Trump faced suspension and later a permanent ban from Meta-owned Facebook shortly after the January 6, 2021 riots “due to the risk of further incitement of violence.” He was reinstated approximately two years later. Following this, he launched his own social media platform, Truth Social, where he is now primarily active.

Trump’s recent endorsement of TikTok, and consequently its owner ByteDance, coincided with Joe Biden’s announcement that he would sign legislation currently progressing through Congress, which could lead to TikTok’s ban. The bill is scheduled for a vote in the US House on Wednesday.

If approved, the legislation would mandate that ByteDance divest TikTok, an app utilized by approximately 150 million Americans, or else face a ban from US app stores and web-hosting services. This ban would prevent users from accessing the platform within six months.

A TikTok spokesperson stated that the bill is designed to result in a “total ban of TikTok in the United States” and initiated a campaign encouraging users to contact Congress to “prevent a TikTok shutdown.”

In a statement, the company remarked, “This legislation will infringe upon the First Amendment rights of 170 million Americans and deprive 5 million small businesses of a platform they depend on for growth and job creation.”

The American Civil Liberties Union expressed concern in a statement that a potential TikTok ban was an effort by political leaders “to trade our First Amendment rights for cheap political points during an election year” and asserted that it would undoubtedly stifle free speech.

Trump, who stated on CNBC that “there’s a lot of good and there’s a lot of bad” with TikTok, recently met with Republican mega-donor Jeff Yass at a Club for Growth donor retreat in Palm Beach, Florida. Yass reportedly has a significant financial stake in the popular social media platform.

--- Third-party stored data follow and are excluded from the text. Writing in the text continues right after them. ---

File: src/rtl/vga_sprite_engine.sv
// Maps the raster position onto a scaled, movable ROM sprite and emits keyed 3-3-2 RGB
// aligned with a delayed blank; latency from hc/vc to RGB is ROM_LAT+2 cycles.
module vga_sprite_engine #(
  parameter int         VGA_WIDTH  = 640,
  parameter int         VGA_HEIGHT = 480,
  parameter int         IMG_WIDTH  = 181,
  parameter int         IMG_HEIGHT = 181,
  parameter int         SCALE      = 1,
  parameter int         ADDR_W     = 15,
  parameter int         ROM_LAT    = 1,
  parameter bit         TRANSP_EN  = 1'b1,
  parameter logic [7:0] TRANSP_KEY = 8'hE3,
  parameter int         DEF_X      = (VGA_WIDTH - IMG_WIDTH*SCALE)/2,
  parameter int         DEF_Y      = (VGA_HEIGHT - IMG_HEIGHT*SCALE)/2
) (
  input logic         clk,
  input logic         rst,
  vga_sprite_if.slave bus
);

  logic [10:0]       cur_x_q, cur_x_d, cur_y_q, cur_y_d;
  logic              frame_ok_q, frame_ok_d;
  logic              v_in_q, v_in_d;
  logic [3:0]        rsub_q, rsub_d;
  logic [10:0]       row_q, row_d;
  logic [ADDR_W-1:0] row_base_q, row_base_d;
  logic              h_in_q, h_in_d;
  logic [3:0]        csub_q, csub_d;
  logic [10:0]       col_q, col_d;
  logic [ADDR_W-1:0] rom_addr_q, rom_addr_d;
  logic [ROM_LAT:0]  hit_pipe_q, hit_pipe_d;
  logic [ROM_LAT:0]  blank_pipe_q, blank_pipe_d;
  logic [7:0]        rgb_q, rgb_d;
  logic              inside_q, inside_d;
  logic              blank_out_q, blank_out_d;
  logic              frame_start, hit_now, opaque;

  always_comb begin
    frame_start = (bus.hc == '0) && (bus.vc == '0);
    cur_x_d     = frame_start ? bus.pos_x : cur_x_q;
    cur_y_d     = frame_start ? bus.pos_y : cur_y_q;
    // nothing is drawn after a reset until a full frame start has been seen
    frame_ok_d  = frame_ok_q | frame_start;

    v_in_d     = v_in_q;
    rsub_d     = rsub_q;
    row_d      = row_q;
    row_base_d = row_base_q;
    if (bus.hc == '0) begin
      if (frame_ok_d && (bus.vc == cur_y_d)) begin
        v_in_d     = 1'b1;
        rsub_d     = '0;
        row_d      = '0;
        row_base_d = '0;
      end else if (v_in_q) begin
        if (rsub_q == 4'(SCALE-1)) begin
          rsub_d = '0;
          if (row_q == 11'(IMG_HEIGHT-1)) begin
            v_in_d = 1'b0;
          end else begin
            row_d      = row_q + 11'd1;
            row_base_d = row_base_q + ADDR_W'(IMG_WIDTH);
          end
        end else begin
          rsub_d = rsub_q + 4'd1;
        end
      end
    end

    // horizontal start sees the vertical update of the same cycle
    h_in_d = h_in_q;
    csub_d = csub_q;
    col_d  = col_q;
    if (bus.hc == cur_x_d) begin
      h_in_d = 1'b1;
      csub_d = '0;
      col_d  = '0;
    end else if (h_in_q) begin
      if (csub_q == 4'(SCALE-1)) begin
        csub_d = '0;
        if (col_q == 11'(IMG_WIDTH-1)) h_in_d = 1'b0;
        else                           col_d  = col_q + 11'd1;
      end else begin
        csub_d = csub_q + 4'd1;
      end
    end

    hit_now      = h_in_d && v_in_d && !bus.blank && (bus.hc < 11'(VGA_WIDTH));
    rom_addr_d   = hit_now ? (row_base_d + ADDR_W'(col_d)) : '0;
    hit_pipe_d   = {hit_pipe_q[ROM_LAT-1:0], hit_now};
    blank_pipe_d = {blank_pipe_q[ROM_LAT-1:0], bus.blank};

    opaque = !(TRANSP_EN && (bus.mem_value == TRANSP_KEY));
    if (hit_pipe_q[ROM_LAT] && opaque) begin
      rgb_d    = bus.mem_value;
      inside_d = 1'b1;
    end else begin
      rgb_d    = '0;
      inside_d = 1'b0;
    end
    blank_out_d = blank_pipe_q[ROM_LAT];
  end

  always_ff @(posedge clk) begin
    if (rst) begin
      cur_x_q      <= 11'(DEF_X);
      cur_y_q      <= 11'(DEF_Y);
      frame_ok_q   <= 1'b0;
      v_in_q       <= 1'b0;
      rsub_q       <= '0;
      row_q        <= '0;
      row_base_q   <= '0;
      h_in_q       <= 1'b0;
      csub_q       <= '0;
      col_q        <= '0;
      rom_addr_q   <= '0;
      hit_pipe_q   <= '0;
      blank_pipe_q <= '1;
      rgb_q        <= '0;
      inside_q     <= 1'b0;
      blank_out_q  <= 1'b1;
    end else begin
      cur_x_q      <= cur_x_d;
      cur_y_q      <= cur_y_d;
      frame_ok_q   <= frame_ok_d;
      v_in_q       <= v_in_d;
      rsub_q       <= rsub_d;
      row_q        <= row_d;
      row_base_q   <= row_base_d;
      h_in_q       <= h_in_d;
      csub_q       <= csub_d;
      col_q        <= col_d;
      rom_addr_q   <= rom_addr_d;
      hit_pipe_q   <= hit_pipe_d;
      blank_pipe_q <= blank_pipe_d;
      rgb_q        <= rgb_d;
      inside_q     <= inside_d;
      blank_out_q  <= blank_out_d;
    end
  end

  assign bus.rom_addr     = rom_addr_q;
  assign bus.R            = rgb_q[7:5];
  assign bus.G            = rgb_q[4:2];
  assign bus.B            = rgb_q[1:0];
  assign bus.inside_image = inside_q;
  assign bus.blank_out    = blank_out_q;

endmodule
File: src/rtl/br_predictor_btb.sv
// Direct-mapped BTB with 2-bit counters: combinational IF-stage lookup,
// ID-stage resolution updates, and saturating branch/mispredict counters.
module br_predictor_btb
  import br_predictor_btb_pkg::*;
#(
  parameter int unsigned ENTRIES = 16,
  parameter int unsigned width   = 32
) (
  input  logic                 clk,
  input  logic                 rst,
  input  logic [width-1:0]     BP_lookup_pc_i,
  output logic                 BP_pred_hit_o,
  output logic                 BP_pred_taken_o,
  output logic [width-1:0]     BP_pred_target_o,
  input  logic                 BP_upd_valid_i,
  input  logic [width-1:0]     BP_upd_pc_i,
  input  logic                 BP_upd_taken_i,
  input  logic [width-1:0]     BP_upd_target_i,
  input  logic                 BP_upd_jump_i,
  input  logic                 BP_upd_mispred_i,
  output logic [BP_PERF_W-1:0] BP_branch_cnt_o,
  output logic [BP_PERF_W-1:0] BP_mispred_cnt_o
);

  localparam int unsigned IDX_W = $clog2(ENTRIES);
  localparam int unsigned TAG_W = width - IDX_W - 2;

  bp_entry_t              r_meta [ENTRIES];
  logic [TAG_W-1:0]       r_tag  [ENTRIES];
  logic [width-1:0]       r_tgt  [ENTRIES];
  logic [BP_PERF_W-1:0]   r_branch_cnt;
  logic [BP_PERF_W-1:0]   r_mispred_cnt;

  logic [IDX_W-1:0]       w_lk_idx;
  logic [TAG_W-1:0]       w_lk_tag;
  logic                   w_lk_hit;
  logic                   w_lk_taken;

  logic [IDX_W-1:0]       w_up_idx;
  logic [TAG_W-1:0]       w_up_tag;
  logic                   w_up_hit;
  bp_cnt_t                w_up_cnt;
  bp_cnt_t                w_sat_cnt;
  bp_entry_t              w_meta_nxt;
  logic                   w_meta_we;
  logic                   w_tag_we;
  logic                   w_tgt_we;
  logic                   w_unused;

  assign w_unused = ^BP_upd_pc_i[1:0];

  // Lookup path: reads current table contents only, so a same-cycle update is not visible.
  assign w_lk_idx   = BP_lookup_pc_i[IDX_W+1:2];
  assign w_lk_tag   = BP_lookup_pc_i[width-1:IDX_W+2];
  assign w_lk_hit   = r_meta[w_lk_idx].valid && (r_tag[w_lk_idx] == w_lk_tag);
  assign w_lk_taken = w_lk_hit && r_meta[w_lk_idx].cnt[1];

  assign BP_pred_hit_o    = w_lk_hit;
  assign BP_pred_taken_o  = w_lk_taken;
  assign BP_pred_target_o = w_lk_taken ? r_tgt[w_lk_idx] : BP_lookup_pc_i + width'(4);

  assign w_up_idx = BP_upd_pc_i[IDX_W+1:2];
  assign w_up_tag = BP_upd_pc_i[width-1:IDX_W+2];
  assign w_up_hit = r_meta[w_up_idx].valid && (r_tag[w_up_idx] == w_up_tag);
  assign w_up_cnt = r_meta[w_up_idx].cnt;

  sat_counter2 u_sat_counter2 (
    .i_cnt   (w_up_cnt),
    .i_taken (BP_upd_taken_i),
    .o_cnt_c (w_sat_cnt)
  );

  // Update decode: hits train the counter, taken misses (re)allocate the entry.
  always_comb begin
    w_meta_we        = 1'b0;
    w_tag_we         = 1'b0;
    w_tgt_we         = 1'b0;
    w_meta_nxt.valid = 1'b1;
    w_meta_nxt.cnt   = w_up_cnt;
    if (BP_upd_valid_i) begin
      if (w_up_hit) begin
        w_meta_we      = 1'b1;
        w_tgt_we       = BP_upd_jump_i || BP_upd_taken_i;
        w_meta_nxt.cnt = BP_upd_jump_i ? BP_ST : w_sat_cnt;
      end else if (BP_upd_taken_i) begin
        w_meta_we      = 1'b1;
        w_tag_we       = 1'b1;
        w_tgt_we       = 1'b1;
        w_meta_nxt.cnt = BP_upd_jump_i ? BP_ST : BP_WT;
      end
    end
  end

  always_ff @(posedge clk or negedge rst) begin
    if (!rst) begin
      for (int unsigned i = 0; i < ENTRIES; i++) begin
        r_meta[i] <= '{valid: 1'b0, cnt: BP_WNT};
      end
    end else if (w_meta_we) begin
      r_meta[w_up_idx] <= w_meta_nxt;
    end
  end

  // Tag/target carry no reset; the rst gate keeps writes presented during reset from landing.
  always_ff @(posedge clk) begin
    if (rst && w_tag_we) begin
      r_tag[w_up_idx] <= w_up_tag;
    end
    if (rst && w_tgt_we) begin
      r_tgt[w_up_idx] <= BP_upd_target_i;
    end
  end

  always_ff @(posedge clk or negedge rst) begin
    if (!rst) begin
      r_branch_cnt  <= '0;
      r_mispred_cnt <= '0;
    end else if (BP_upd_valid_i) begin
      r_branch_cnt <= perf_sat_inc(r_branch_cnt);
      if (BP_upd_mispred_i) begin
        r_mispred_cnt <= perf_sat_inc(r_mispred_cnt);
      end
    end
  end

  assign BP_branch_cnt_o  = r_branch_cnt;
  assign BP_mispred_cnt_o = r_mispred_cnt;

endmodule

File: config.mk
export PLATFORM = sky130hd
export DESIGN_NAME = br_predictor_btb
export DESIGN_NICKNAME = d
export VERILOG_FILES = /design/src/rtl/br_predictor_btb_pkg.sv /design/src/rtl/br_predictor_btb_sat_counter2.sv /design/src/rtl/br_predictor_btb.sv
export SDC_FILE = /design/constraint.sdc
export NUM_CORES = 1
export LEC_CHECK = 0
export BUFFER_PORTS_ARGS = -buffer_cell sky130_fd_sc_hd__buf_2
export CORE_MARGIN = 2
export CORE_UTILIZATION = 59
export DETAILED_ROUTE_END_ITERATION = 10
export PLACE_DENSITY = 0.74
export SLEW_MARGIN = 0
export SYNTH_ARGS = -nofsm -noshare
export SYNTH_HDL_FRONTEND = slang
export SYNTH_SLANG_ARGS = --single-unit
File: constraint.sdc
create_clock -name clk -period 5.9 [get_ports clk]
set_input_delay 0.885 -clock clk [delete_from_list [all_inputs] [get_ports clk]]
set_output_delay 0.885 -clock clk [all_outputs]
set_load 0.005 [all_outputs]
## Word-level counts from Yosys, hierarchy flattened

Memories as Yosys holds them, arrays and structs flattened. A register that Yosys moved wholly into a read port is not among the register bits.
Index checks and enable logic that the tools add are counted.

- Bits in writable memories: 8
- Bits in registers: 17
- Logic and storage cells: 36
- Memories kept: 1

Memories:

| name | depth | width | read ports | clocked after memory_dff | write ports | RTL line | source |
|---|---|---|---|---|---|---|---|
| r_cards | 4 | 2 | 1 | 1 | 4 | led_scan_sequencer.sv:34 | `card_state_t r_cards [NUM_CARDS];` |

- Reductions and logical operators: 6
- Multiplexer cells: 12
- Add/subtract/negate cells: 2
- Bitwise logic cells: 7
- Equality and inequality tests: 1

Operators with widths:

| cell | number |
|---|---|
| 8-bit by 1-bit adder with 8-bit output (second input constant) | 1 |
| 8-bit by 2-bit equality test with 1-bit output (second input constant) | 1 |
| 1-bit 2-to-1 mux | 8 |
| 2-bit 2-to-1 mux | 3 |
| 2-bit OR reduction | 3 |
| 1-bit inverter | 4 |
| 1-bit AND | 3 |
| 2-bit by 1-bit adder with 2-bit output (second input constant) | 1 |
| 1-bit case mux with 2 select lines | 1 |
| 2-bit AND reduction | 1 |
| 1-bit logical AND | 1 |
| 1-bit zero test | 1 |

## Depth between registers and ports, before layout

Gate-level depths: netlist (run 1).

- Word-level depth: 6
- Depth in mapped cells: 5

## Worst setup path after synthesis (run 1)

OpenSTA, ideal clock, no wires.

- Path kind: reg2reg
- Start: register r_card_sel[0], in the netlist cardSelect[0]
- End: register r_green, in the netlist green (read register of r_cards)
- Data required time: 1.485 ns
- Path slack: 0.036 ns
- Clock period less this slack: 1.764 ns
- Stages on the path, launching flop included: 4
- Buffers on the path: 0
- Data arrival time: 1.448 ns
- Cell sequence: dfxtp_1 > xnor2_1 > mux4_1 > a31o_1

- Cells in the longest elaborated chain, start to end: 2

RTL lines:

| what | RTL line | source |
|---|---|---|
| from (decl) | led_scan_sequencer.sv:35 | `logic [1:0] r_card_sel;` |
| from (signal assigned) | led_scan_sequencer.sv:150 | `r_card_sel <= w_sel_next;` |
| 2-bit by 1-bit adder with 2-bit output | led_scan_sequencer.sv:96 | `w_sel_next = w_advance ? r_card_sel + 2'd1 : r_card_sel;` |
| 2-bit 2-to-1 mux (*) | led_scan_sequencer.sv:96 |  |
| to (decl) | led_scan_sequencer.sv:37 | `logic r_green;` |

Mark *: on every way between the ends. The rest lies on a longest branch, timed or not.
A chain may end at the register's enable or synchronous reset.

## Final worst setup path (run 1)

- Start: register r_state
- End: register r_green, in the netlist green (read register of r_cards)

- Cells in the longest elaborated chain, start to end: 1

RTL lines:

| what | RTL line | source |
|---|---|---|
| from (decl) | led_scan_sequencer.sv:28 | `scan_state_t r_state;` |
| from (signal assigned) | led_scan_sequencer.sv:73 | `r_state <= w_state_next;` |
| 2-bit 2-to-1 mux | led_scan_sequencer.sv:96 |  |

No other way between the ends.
$ cat src/rtl/player_anim_controller.sv
// Player sprite animation FSM with frame sequencing and sprite-ROM address generation.
// Defining ANIM_DEATH_EN enables the hit -> DEAD death sequence; otherwise hit is ignored.
module player_anim_controller #(
    parameter int unsigned FRAME_DIV   = 4,
    parameter logic [20:0] LEFT_OFFSET = 21'd50620
) (
    input  logic        frame_Clk,
    input  logic        Reset,
    input  logic [3:0]  keycode,
    input  logic        moving,
    input  logic        playerDirection,
    input  logic        onGround,
    input  logic        hit,
    output logic [2:0]  animState,
    output logic [2:0]  frameIndex,
    output logic [20:0] frameBase,
    output logic [9:0]  PlayerWidth,
    output logic [9:0]  PlayerHeight,
    output logic        deathDone
);
    localparam int unsigned DIV_W  = 4;
    localparam int unsigned ADDR_W = 21;
    localparam logic [DIV_W-1:0]  DIV_LAST   = DIV_W'(FRAME_DIV - 1);
    localparam logic [ADDR_W-1:0] FRAME_SIZE = 21'd2312;

`ifdef ANIM_DEATH_EN
    localparam bit DEATH_EN = 1'b1;
`else
    localparam bit DEATH_EN = 1'b0;
`endif

    typedef enum logic [2:0] {
        IDLE = 3'd0,
        RUN  = 3'd1,
        DOWN = 3'd2,
        JUMP = 3'd3,
        DEAD = 3'd4
    } state_t;

    state_t            state;
    state_t            nextState;
    state_t            groundState;
    logic [DIV_W-1:0]  divCnt;
    logic              dirReg;
    logic              jumpHold;
    logic              deathReg;
    logic              hitEff;
    logic              jumpKey;
    logic              downKey;
    logic [ADDR_W-1:0] stateBase;

    assign hitEff  = DEATH_EN && hit;
    assign jumpKey = (keycode == 4'h1) && onGround;
    assign downKey = (keycode == 4'h3) && onGround;

    // State chosen when no jump is being started or continued.
    assign groundState = downKey ? DOWN : (moving ? RUN : IDLE);

    function automatic logic [2:0] frameCount(input state_t s);
        case (s)
            RUN:     frameCount = 3'd6;
            JUMP:    frameCount = 3'd2;
            DEAD:    frameCount = 3'd3;
            default: frameCount = 3'd1;
        endcase
    endfunction

    always_comb begin
        nextState = IDLE;
        case (state)
            IDLE, RUN, DOWN: nextState = hitEff ? DEAD : (jumpKey ? JUMP : groundState);
            JUMP: begin
                if (hitEff)                     nextState = DEAD;
                else if (!jumpHold && onGround) nextState = groundState;
                else                            nextState = JUMP;
            end
            DEAD:    nextState = DEATH_EN ? DEAD : IDLE;
            default: nextState = IDLE;
        endcase
    end

    // jumpHold blocks landing on the first edge after a jump starts.
    always_ff @(posedge frame_Clk) begin
        if (Reset) begin
            state      <= IDLE;
            divCnt     <= '0;
            frameIndex <= '0;
            dirReg     <= 1'b0;
            jumpHold   <= 1'b0;
            deathReg   <= 1'b0;
        end else begin
            state    <= nextState;
            jumpHold <= (nextState == JUMP) && (state != JUMP);
            if (state != DEAD) dirReg <= playerDirection;

            if (nextState != state) begin
                divCnt     <= '0;
                frameIndex <= '0;
            end else if (divCnt == DIV_LAST) begin
                divCnt <= '0;
                if (state == DEAD) begin
                    if (frameIndex == 3'd2) deathReg   <= 1'b1;
                    else                    frameIndex <= frameIndex + 3'd1;
                end else if (frameIndex + 3'd1 >= frameCount(state)) begin
                    frameIndex <= '0;
                end else begin
                    frameIndex <= frameIndex + 3'd1;
                end
            end else begin
                divCnt <= divCnt + DIV_W'(1);
            end
        end
    end

    always_comb begin
        stateBase = '0;
        case (state)
            RUN:     stateBase = 21'd2312;
            JUMP:    stateBase = 21'd16184;
            DOWN:    stateBase = 21'd21680;
            DEAD:    stateBase = 21'd24000;
            default: stateBase = '0;
        endcase
    end

    assign animState    = state;
    assign frameBase    = stateBase + ADDR_W'(frameIndex) * FRAME_SIZE
                        + (dirReg ? LEFT_OFFSET : ADDR_W'(0));
    assign PlayerWidth  = (state == DOWN) ? 10'd68 : 10'd34;
    assign PlayerHeight = (state == DOWN) ? 10'd34 : 10'd68;
    assign deathDone    = DEATH_EN && deathReg;

endmodule
## src/rtl/pl4_wb.sv

```systemverilog
// pl4_wb: writeback stage with 32x32 register file, forwarding register, a0 mirror and retire counter; `WB_BYPASS_EN adds write-through reads.
module pl4_wb #(
    parameter int XLEN = 32,
    parameter int NREGS = 32,
    localparam int AW = $clog2(NREGS)
) (
    input  logic            i_clk,
    input  logic            i_rst_n,
    input  logic [XLEN-1:0] i_wb_val,
    input  logic [AW-1:0]   i_wb_addr,
    input  logic            i_wb_en,
    input  logic            i_valid,
    input  logic [AW-1:0]   i_rs1_addr,
    input  logic [AW-1:0]   i_rs2_addr,
    output logic [XLEN-1:0] o_rs1_val,
    output logic [XLEN-1:0] o_rs2_val,
    output logic            o_ff_valid,
    output logic [AW-1:0]   o_ff_addr,
    output logic [XLEN-1:0] o_ff_val,
    output logic [XLEN-1:0] o_a0,
    output logic [31:0]     o_retired
);
    logic [XLEN-1:0] regs [NREGS];
    logic commit;
    assign commit = i_valid & i_wb_en & (i_wb_addr != '0);
    always_ff @(posedge i_clk) begin
        if (!i_rst_n) begin
            for (int i = 0; i < NREGS; i++) regs[i] <= '0;
            o_ff_valid <= 1'b0;
            o_ff_addr  <= '0;
            o_ff_val   <= '0;
            o_a0       <= '0;
            o_retired  <= '0;
        end else begin
            if (commit) regs[i_wb_addr] <= i_wb_val;
            if (commit && i_wb_addr == AW'(10)) o_a0 <= i_wb_val;
            if (i_valid) o_retired <= o_retired + 32'd1;
            o_ff_valid <= commit;
            o_ff_addr  <= i_wb_addr;
            o_ff_val   <= i_wb_val;
        end
    end
`ifdef WB_BYPASS_EN
    assign o_rs1_val = (i_rs1_addr == '0) ? '0 : (commit && i_rs1_addr == i_wb_addr) ? i_wb_val : regs[i_rs1_addr];
    assign o_rs2_val = (i_rs2_addr == '0) ? '0 : (commit && i_rs2_addr == i_wb_addr) ? i_wb_val : regs[i_rs2_addr];
`else
    assign o_rs1_val = (i_rs1_addr == '0) ? '0 : regs[i_rs1_addr];
    assign o_rs2_val = (i_rs2_addr == '0) ? '0 : regs[i_rs2_addr];
`endif
endmodule

```

## config.mk

```make
export PLATFORM = sky130hd
export DESIGN_NAME = pl4_wb
export DESIGN_NICKNAME = d
export VERILOG_FILES = /design/src/rtl/pl4_wb.sv
export SDC_FILE = /design/constraint.sdc
export NUM_CORES = 2
export LEC_CHECK = 0
export ABC_CLOCK_PERIOD_IN_PS = 7100
export CAP_MARGIN = 5
export CORE_MARGIN = 8
export CORE_UTILIZATION = 49
export DETAILED_ROUTE_END_ITERATION = 8
export GPL_ROUTABILITY_DRIVEN = 0
export PLACE_DENSITY = 0.68
export SYNTH_ARGS = -nofsm -noshare
export SYNTH_HDL_FRONTEND = slang
export SYNTH_SLANG_ARGS = --single-unit
```

## constraint.sdc

```tcl
create_clock -name i_clk -period 7.1 [get_ports i_clk]
set_clock_uncertainty 0.2 [all_clocks]
set_input_delay 0.71 -clock i_clk [delete_from_list [all_inputs] [get_ports i_clk]]
set_output_delay 0.71 -clock i_clk [all_outputs]
set_load 0.01 [all_outputs]
```

==> Yosys cells after proc, flatten, opt, wreduce, memory -nomap -nowiden <==
Memories as Yosys holds them, arrays and structs flattened.
Index checks and enable logic that the tools add are counted.
W data, S select, Z words.
{ "classes": {"n_addsub": 1, "eq_ne": 1, "mux": 9, "n_bitwise": 2, "n_reduce_logical": 5} }
{ "ops": {"columns": ["op", "count"], "rows": [
  ["$mux W32", 3],
  ["$add A32 B1 Y32 const B", 1],
  ["$reduce_or A32 Y1", 1],
  ["$logic_not A5 Y1", 2],
  ["$eq A5 B4 Y1 const B", 1],
  ["$mux W1", 5],
  ["$mux W5", 1],
  ["$reduce_bool A5 Y1", 1],
  ["$and A1 B1 Y1", 2],
  ["$logic_and A1 B1 Y1", 1]
]} }
{ "word_totals": {"regBits": 102, "ram_bits": 1024, "inputBits": 51, "output_inout_bits": 166, "wordCells": 24, "mem_count": 1} }
{ "mem_list": {"columns": ["name", "depth", "word_bits", "read_ports", "rd_clocked_by_memory_dff", "wr", "line", "rtl"], "rows": [
  ["regs", 32, 32, 2, 0, 32, "23", "logic [XLEN-1:0] regs [NREGS];"]
]} }

==> Logic depth before layout (Yosys ltp) <==
{ "depth": {"depth_word": 7, "mapped_depth": 8, "mapped_depth_nobuf": 4} }

==> Worst setup path after synthesis <==
Ideal clock, no wire load.
{ "synth_timing": {"path_kind": "input port to flip-flop", "from": "in i_valid", "to": "mem regs[14][0], enable pin", "setup_time_ns": 0.466, "arrival_time_ns": 3.932, "t_required_ns": 6.434, "setup_slack_ns": 2.503, "cell_stages": 6, "n_path_buf": 3, "cell_sequence": "buf_4 -> nand2_1 -> or3_1 -> clkbuf_1 -> buf_2 -> o21ai_0"} }
{ "synth_rtl": {"columns": ["element", "line", "rtl"], "rows": [
  ["from (decl)", "12", "input logic i_valid,"],
  ["to (decl)", "23", null]
]} }

==> Worst setup path in the final report <==
{ "layout_timing": {"from": "in i_rs1_addr[0]", "to": "out o_rs1_val[12]"} }
{ "layout_between": {"elab_chain_len": 2, "elab_cells_between_ends": 3, "cone_classes": "mux: 1; reduce/logical: 1; memory: 1"} }
{ "layout_lines": {"columns": ["element", "line", "rtl"], "rows": [
  ["from (decl)", "13", "input logic [AW-1:0] i_rs1_addr,"],
  ["$mem_v2 Z32 W32 / $logic_not A5 Y1 (equally long branches)", null, null],
  ["$mux W32 (*)", "47", "assign o_rs1_val = (i_rs1_addr == '0) ? '0 : regs[i_rs1_addr];"],
  ["to (decl)", "15", "output logic [XLEN-1:0] o_rs1_val,"]
]} }
Every way passes the cells marked *; elsewhere a longest branch is shown, timed or not.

Shortly after this meeting, the former president posted on Truth Social: “If you get rid of TikTok, Facebook and Zuckerschmuck will double their business. I don’t want Facebook, who cheated in the last Election, doing better.”

Reports on Monday indicated that Kellyanne Conway, a former aide in the Trump White House, had been lobbying for TikTok in Congress over the past few months on behalf of a pro-business organization.

Conway expressed to Politico that alienating TikTok users in the US, many of whom are voters, would be “draconian” and “ill-advised.”

“If the goal is to hold China accountable, why begin with TikTok instead of addressing issues such as the origins of the Covid crisis, the fentanyl crisis, the persecution of Uyghurs, and the vulnerability of Taiwan?” Conway questioned.

David McIntosh, president of the Club for Growth, expressed in a Fox News column last year that banning TikTok under the Data Act would deal “a significant blow to the freedoms that Americans have enjoyed since the first smartphones came on the market.”

Yass’s hedge fund, Susquehanna International Group, acquired a stake in ByteDance in 2012, estimated by the Wall Street Journal last year to be around 15%, with Yass personally owning 7%, valued at $21 billion.

Yass stated to the outlet last year, “TikTok represents free speech and innovation, embodying libertarian and free market ideals. The notion of banning TikTok goes against everything I stand for.”

Despite donating $10 million to the Super PAC branch of the Club for Growth, which currently holds $22 million in cash according to an FCC filing, Trump has not yet secured its support in this election cycle.